My system is connected on three dedicated lines.They are from a new breaker box fed from my original panel.It has five 20a breakers, three being used by the system,two left as spares.We had central air put in,which was installed when I wasn't present.They used the two spares doubled up.The net result,my sound is terrible.Images are shifted to one side,and sounds fuzzy.If I turn off the ac and furnace breakers,Everything sounds great.Is there a way to correct this.Can a separate line be brought in from the outside to a third panel box with just the ac on it.One electrician I spoke with says no.Also don't want and can't afford a power regenerating unit such as a PS/Monster etc.Would really like to hear from anyone who has had a similiar situation, and solved the problem.
denman
You say that the 2nd box is fed from the original panel? Relocate the AC, or the audio rig, so as to be sourced from the first panel, in other words, completely rework the load distribution for better isolation.

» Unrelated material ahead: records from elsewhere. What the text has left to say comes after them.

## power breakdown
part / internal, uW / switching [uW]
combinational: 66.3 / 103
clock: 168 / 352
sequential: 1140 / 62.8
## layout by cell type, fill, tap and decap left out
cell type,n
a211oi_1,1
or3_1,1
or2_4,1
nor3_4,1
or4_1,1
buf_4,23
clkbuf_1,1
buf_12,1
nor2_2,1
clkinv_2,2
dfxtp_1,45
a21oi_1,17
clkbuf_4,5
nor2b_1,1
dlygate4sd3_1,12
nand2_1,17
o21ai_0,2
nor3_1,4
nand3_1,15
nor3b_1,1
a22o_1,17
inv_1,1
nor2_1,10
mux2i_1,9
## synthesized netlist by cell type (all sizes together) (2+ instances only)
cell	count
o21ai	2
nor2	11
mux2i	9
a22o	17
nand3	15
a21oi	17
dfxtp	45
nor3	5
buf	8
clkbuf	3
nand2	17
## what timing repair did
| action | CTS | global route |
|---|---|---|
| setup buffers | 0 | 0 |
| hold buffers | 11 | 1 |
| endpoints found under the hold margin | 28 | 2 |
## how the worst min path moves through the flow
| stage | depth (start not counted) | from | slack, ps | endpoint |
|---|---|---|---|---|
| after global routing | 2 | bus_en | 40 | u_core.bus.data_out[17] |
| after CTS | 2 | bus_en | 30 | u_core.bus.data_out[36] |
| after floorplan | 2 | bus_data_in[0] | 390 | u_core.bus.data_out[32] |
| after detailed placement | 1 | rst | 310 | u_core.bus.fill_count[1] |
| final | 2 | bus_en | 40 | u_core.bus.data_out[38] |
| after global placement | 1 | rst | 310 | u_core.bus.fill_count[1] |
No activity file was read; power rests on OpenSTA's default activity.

Denman- Ask member Albertporter about preferential grounding schemes. Though they do involve adding at least one grounding rod, dedicated feeds from the main junction (not your audio system sub-box) box to the A/C and furnace and utilizing preferential grounding for your audio sub-box neutral and ground will likely eliminate the problem. Good luck.
The likely problems are electrical noise in the air conditioning equipment grounding conductor, and the compressor motor reducing the power factor. Without knowing whether your subpanel is breaker-fed or subfed through the lugs or the type of feeders (BX, Romex, Greenfield etc), the only suggestion I can make is to swap the 2-pole breaker/circuit to the ac unit with two circuits from the main panel that have no motors or fluorescent lights on them.

As far as a separate line is concerned, this would require a separate service (and meter). Utility companies usually don't allow this for one occupancy unless local building codes permit.